Simulation is known to be an effective decision-making tool in a wide range of applied problems such as industry, transport, medicine and military science. However, the use of simulation as “computer science for itself” is equally important. There are a lot of examples how to use simulation in software development and design of complex IT-systems. One of such system is thread pool, which is has been implemented in various software systems over the past 25 years. The concept of thread pool is an alternative to rule “one connection – one thread”. It allows not only to save resources, but also to improve the performance of a whole software product in general. The basic idea is to re-use already existing thread for handling of new task. There are several thread pool implementations and [10] contains the most extensive review of them. There are also a lot of documentation about specific ones. So, one of the first thread pools was described in [14] for broker of object queries. Thread pools for Android and application server Oracle GlassFish are described in [1] and [11] respectively. [26] contains an effective example of using of Python thread pool for difficult scientific problem.

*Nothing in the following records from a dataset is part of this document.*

Context: an optimization exercise on an open-source flow, tuned for small area, a short achievable clock period and few clock cycles. The choices shown serve that exercise and are no tape-out recipe. In this exercise RTL edits were held to simulation tests only and were not proved equivalent to the original.

**flow/constraint.sdc**
```tcl
create_clock -name core_clock -period 20.0 [get_ports {clk}]
set_input_delay 4.0000 -clock core_clock [delete_from_list [all_inputs] [get_ports {clk}]]
set_output_delay 4.0000 -clock core_clock [all_outputs]
set_load 0.01 [all_outputs]
```
**flow/run.sh**
```bash
#!/bin/bash
# synth_recipe.tcl (not shown) runs the flow's synth.tcl, then flattens the netlist and writes it again
# the make line also repeats each setting of config.mk as NAME=value (left out here)
make -C /OpenROAD-flow-scripts/flow DESIGN_CONFIG=/design/flow/config.mk WORK_HOME=/design/flow/orfs CLKGATE_MAP_FILE= SYNTH_SCRIPT=/design/flow/synth_recipe.tcl finish
```
**flow/config.mk**
```make
export PLATFORM = sky130hd
export DESIGN_NAME = crc_channel
export DESIGN_NICKNAME = crc_channel
export VERILOG_FILES = /design/flow/design.v
export SDC_FILE = /design/flow/constraint.sdc
export NUM_CORES = 4
export LEC_CHECK = 0
export CAP_MARGIN = 20
export CORE_MARGIN = 2
export CORE_UTILIZATION = 40
export SLEW_MARGIN = 20
```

Microsoft CLR thread pool is described in fundamental work [18] and the most recent open- source implementation is available in [24]. Java threading specific extension is proposed in scientific research [25]. DBMS developers also pay much attention to this feature, in particular, MySQL[15], MariaDB[20], Percona Server[13]. The distinctive features of these thread pools are the following:

  • Connections are put into a thread group at connect time on a round-robin basis. The number of thread groups is configurable.
  • Each thread group tries to keep the number of active threads, being executed on CPU, to one or zero. If a query is already executing in the thread group, put the connection in the wait queue.
  • Put waiting connections into the high priority queue when a transaction is already started on the connection.
  • Allow another query to execute if the queue is not empty and there are no completed queries during the specified time interval. It is provided by special thread called Timer.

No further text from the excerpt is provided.